This international phase III, randomized, placebo-controlled, double-blind study assessed the efficacy and safety of lenalidomide in RBC transfusion-dependent patients with International Prognostic Scoring System lower-risk non-del(5q) myelodysplastic syndromes ineligible for or refractory to erythropoiesis-stimulating agents.
PATIENTS AND METHODS:
In total, 239 patients were randomly assigned (2:1) to treatment with lenalidomide (n = 160) or placebo (n = 79) once per day (on 28-day cycles). The primary end point was the rate of RBC transfusion independence (TI) ≥ 8 weeks. Secondary end points were RBC-TI ≥ 24 weeks, duration of RBC-TI, erythroid response, health-related quality of life (HRQoL), and safety.

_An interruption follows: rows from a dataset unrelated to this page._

$ cat config.mk
export PLATFORM = sky130hd
export DESIGN_NAME = cordic_sincos
export DESIGN_NICKNAME = d
export VERILOG_FILES = /design/src/rtl/cordic_sincos.sv
export SDC_FILE = /design/constraint.sdc
export NUM_CORES = 1
export LEC_CHECK = 0
export BUFFER_PORTS_ARGS = -buffer_cell sky130_fd_sc_hd__buf_2
export CAP_MARGIN = 20
export CORE_MARGIN = 4
export CORE_UTILIZATION = 60
export DETAILED_ROUTE_END_ITERATION = 16
export PLACE_DENSITY_LB_ADDON = 0.05
export SETUP_SLACK_MARGIN = 0.02
export SYNTH_ARGS = -nofsm -noshare
export SYNTH_HDL_FRONTEND = slang
export SYNTH_SLANG_ARGS = --single-unit
$ cat constraint.sdc
create_clock -name clk -period 11.35 [get_ports clk]
set_input_delay 1.135 -clock clk [delete_from_list [all_inputs] [get_ports clk]]
set_output_delay 1.135 -clock clk [all_outputs]
set_load 0.02 [all_outputs]
$ cat src/rtl/cordic_sincos.sv
// cordic_sincos: iterative rotation-mode CORDIC, integer-degree angle to Q1.14 cosine/sine
// Ports:
//   clk      rising-edge clock
//   rst_n    asynchronous active-low reset
//   start    conversion request, sampled only while idle
//   angle_in signed integer degrees, clamped to -180..180
//   cos_out  signed Q1.14 cosine, registered
//   sin_out  signed Q1.14 sine, registered
//   done     one-cycle pulse when cos_out/sin_out update
//   busy     high while a conversion is in progress
// Build option: CORDIC_SINCOS_ROUND_EN rounds and saturates the outputs instead of truncating.
module cordic_sincos #(
  parameter int          ITER   = 16,
  parameter logic [31:0] K_INIT = 32'h26DD3B6A
) (
  input  logic               clk,
  input  logic               rst_n,
  input  logic               start,
  input  logic signed [15:0] angle_in,
  output logic signed [15:0] cos_out,
  output logic signed [15:0] sin_out,
  output logic               done,
  output logic               busy
);
  typedef enum logic [1:0] {IDLE, LOAD, RUN, DONE} state_t;
  localparam logic [4:0] LAST = 5'(ITER - 1);
  // atan(2^-i) in degrees, Q16.16
  localparam logic signed [31:0] ATAN [16] = '{
    32'h002D0000, 32'h001A90A7, 32'h000E0947, 32'h00072001,
    32'h0003938B, 32'h0001CA38, 32'h0000E52A, 32'h00007297,
    32'h0000394C, 32'h00001CA6, 32'h00000E53, 32'h00000729,
    32'h00000395, 32'h000001CA, 32'h000000E5, 32'h00000073
  };
  state_t             r_state, w_next;
  logic signed [15:0] r_angle;
  logic signed [31:0] r_x, r_y, r_z;
  logic        [4:0]  r_i;
  logic               r_neg;
  logic signed [15:0] w_a, w_zdeg, w_cr, w_sr;
  logic signed [31:0] w_z0, w_xs, w_ys, w_atan;
  logic               w_neg, w_pos;
  // fold angles beyond +/-90 into the convergence range; the half-turn is undone by negating the result
  assign w_a    = r_angle > 16'sd180 ? 16'sd180 : r_angle < -16'sd180 ? -16'sd180 : r_angle;
  assign w_neg  = w_a > 16'sd90 || w_a < -16'sd90;
  assign w_zdeg = w_a > 16'sd90 ? w_a - 16'sd180 : w_a < -16'sd90 ? w_a + 16'sd180 : w_a;
  assign w_z0   = signed'({w_zdeg, 16'h0000});
  assign w_pos  = ~r_z[31];
  assign w_xs   = r_x >>> r_i;
  assign w_ys   = r_y >>> r_i;
  assign w_atan = ATAN[r_i[3:0]];
`ifdef CORDIC_SINCOS_ROUND_EN
  function automatic logic signed [15:0] sat(input logic signed [15:0] v);
    return v > 16'sd16384 ? 16'sd16384 : v < -16'sd16384 ? -16'sd16384 : v;
  endfunction
  // adding 0x8000 before taking [31:16] is the same as adding bit 15 to the upper half
  assign w_cr = sat(signed'(r_x[31:16] + {15'd0, r_x[15]}));
  assign w_sr = sat(signed'(r_y[31:16] + {15'd0, r_y[15]}));
`else
  assign w_cr = r_x[31:16];
  assign w_sr = r_y[31:16];
`endif
  always_ff @(posedge clk or negedge rst_n)
    if (!rst_n) r_state <= IDLE;
    else r_state <= w_next;
  always_comb begin
    w_next = IDLE;
    w_next = r_state == IDLE ? (start ? LOAD : IDLE) :
             r_state == LOAD ? RUN :
             r_state == RUN  ? (r_i == LAST ? DONE : RUN) : IDLE;
  end
  always_ff @(posedge clk or negedge rst_n)
    if (!rst_n) begin
      r_angle <= '0;
      r_x     <= '0;
      r_y     <= '0;
      r_z     <= '0;
      r_i     <= '0;
      r_neg   <= 1'b0;
      cos_out <= '0;
      sin_out <= '0;
      done    <= 1'b0;
      busy    <= 1'b0;
    end else begin
      case (r_state)
        IDLE: begin
          done <= 1'b0;
          if (start) begin
            r_angle <= angle_in;
            busy    <= 1'b1;
          end
        end
        LOAD: begin
          r_x   <= K_INIT;
          r_y   <= '0;
          r_z   <= w_z0;
          r_neg <= w_neg;
          r_i   <= '0;
        end
        RUN: begin
          r_x <= w_pos ? r_x - w_ys : r_x + w_ys;
          r_y <= w_pos ? r_y + w_xs : r_y - w_xs;
          r_z <= w_pos ? r_z - w_atan : r_z + w_atan;
          r_i <= r_i + 5'd1;
        end
        default: begin
          cos_out <= r_neg ? -w_cr : w_cr;
          sin_out <= r_neg ? -w_sr : w_sr;
          done    <= 1'b1;
          busy    <= 1'b0;
        end
      endcase
    end
endmodule

Yosys cells after proc, flatten, opt, wreduce, memory -nomap -nowiden. Memories as Yosys holds them, arrays and structs flattened. Cells that the tools add are included.

Output and inout bits: 34. Register bits after elaboration: 154. ROM bits: 512. Bits of input ports: 19. Memories kept: 1. Logic and storage cells: 66.

Memories: (name not given) (words 16, width 32, rd ports 1, clocked after Yosys merged registers in 0, write ports 0, RTL line 50) `assign w_atan = ATAN[r_i[3:0]];`.

Bitwise logic cells: 2. $lt $le $gt $ge: 5. Equal/unequal tests: 4. Add/sub/neg operators: 11. Shifts and indexed selects: 2. Mux-type cells: 23. Reduce and logical (&&, ||, !) cells: 7.

Operator list (number): $pmux W32 S2 (3); $mux W32 (5); $add A32 B32 Y32 (3); $mux W16 (6); $sub A32 B32 Y32 (3); $sshr A32 B5 Y32 (2); $neg A16 Y16 (2); $add A16 B9 Y16 const B (1); $gt A16 B8 Y1 const B (1); $gt A16 B9 Y1 const B (1); $lt A16 B8 Y1 const B (1); $lt A16 B9 Y1 const B (1); $sub A16 B9 Y16 const B (1); $pmux W5 S2 (1); $mux W2 (3); $add A5 B1 Y5 const B (1); $eq A5 B4 Y1 const B (1); $ge A5 B5 Y1 const B (1); $not A4 Y5 (1); $pmux W1 S2 (2); $reduce_and A2 Y1 (2); $mux W1 (3); $reduce_or A3 Y1 (1); $eq A2 B1 Y1 const B (1); other kinds (7) (7).

Depth between registers and ports, before layout.
Word-level depth: 7. Mapped depth: 31. Gate-level depth less buffers: 24.

Least setup slack after synthesis. No wires, ideal clock.

Path type: flip-flop to flip-flop. Start point: reg r_i[0]. End point: reg r_z[30]. Required time: 11.224 ns. Library setup time: 0.126 ns. Arrival time: 5.798 ns. Path slack: 5.426 ns. Period minus slack after synthesis: 5.924 ns. Path buffers: 6. Stages on the path, launching flop included: 29. Path through: dfrtp_1 -> buf_6 -> buf_6 -> buf_6 -> buf_6 -> buf_2 -> clkbuf_1 -> inv_1 -> ha_1 -> nor2_1 -> o31ai_1 -> ha_1 -> and3_1 -> inv_1 -> nor3_1 -> or2_2 -> xnor2_1 -> ha_1 -> a21o_1 -> a21o_1 -> a21oi_1 -> o21ba_2 -> o21ai_0 -> o21ai_0 -> a21oi_1 -> o41ai_1 -> o21ai_0 -> xor2_1 -> a221o_1.

Longest elaborated chain between the ends: 7. Elaborated cells on any way between the ends: 8. Classes of those cells: add/sub (2); mux (4); bitwise (1); memory (1).

RTL lines: from (decl) (RTL line 37) `logic [4:0] r_i;`; from (signal assigned) (RTL line 103) `r_i <= r_i + 5'd1;`; $not A4 Y5 (not written as such) (*) (RTL line 50); $mem_v2 Z16 W32 (*); $mux W32 (not written as such) (*) (2 in a row) (RTL line 50); $sub A32 B32 Y32 / $add A32 B32 Y32 (equally long branches) (RTL line 102) `r_z <= w_pos ? r_z - w_atan : r_z + w_atan;`; $mux W32 (*) (RTL line 102); $pmux W32 S2 (*) (RTL line 84) `case (r_state)`; to (signal assigned) (RTL line 95) `r_z <= w_z0;`; to (signal assigned) (RTL line 102); to (decl) (RTL line 36) `logic signed [31:0] r_x, r_y, r_z;`.

Mark *: on every way between the ends. The rest lies on a longest branch, timed or not. The select of a mux whose other input is x is not followed. A chain may end at the register's enable or synchronous reset.

Worst setup path after layout.
Start point: reg r_i[0]. End point: reg r_x[31].

Longest elaborated chain between the ends: 4. Elaborated cells on any way between the ends: 5. Classes of those cells: add/sub (2); shift (1); mux (2).

RTL lines: $sshr A32 B5 Y32 (*) (RTL line 49) `assign w_ys = r_y >>> r_i;`; $sub A32 B32 Y32 / $add A32 B32 Y32 (equally long branches) (RTL line 100) `r_x <= w_pos ? r_x - w_ys : r_x + w_ys;`; $mux W32 (*) (RTL line 100); $pmux W32 S2 (*) (RTL line 84); to (signal assigned) (RTL line 100); to (decl) (RTL line 36).

Mark *: on every way between the ends. The rest lies on a longest branch, timed or not.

RBC-TI ≥ 8 weeks was achieved in 26.9% and 2.5% of patients in the lenalidomide and placebo groups, respectively (P < .001). Ninety percent of patients achieving RBC-TI responded within 16 weeks of treatment. Median duration of RBC-TI with lenalidomide was 30.9 weeks (95% CI, 20.7 to 59.1). Transfusion reduction of ≥ 4 units packed RBCs, on the basis of a 112-day assessment, was 21.8% in the lenalidomide group and 0% in the placebo group. Higher response rates were observed in patients with lower baseline endogenous erythropoietin ≤ 500 mU/mL (34.0% v 15.5% for > 500 mU/mL). At week 12, mean changes in HRQoL scores from baseline did not differ significantly between treatment groups, which suggests that lenalidomide did not adversely affect HRQoL. Achievement of RBC-TI ≥ 8 weeks was associated with significant improvements in HRQoL (P < .01). The most common treatment-emergent adverse events were neutropenia and thrombocytopenia.
Lenalidomide yields sustained RBC-TI in 26.9% of RBC transfusion-dependent patients with lower-risk non-del(5q) myelodysplastic syndromes ineligible for or refractory to erythropoiesis-stimulating agents. Response to lenalidomide was associated with improved HRQoL. Treatment-emergent adverse event data were consistent with the known safety profile of lenalidomide.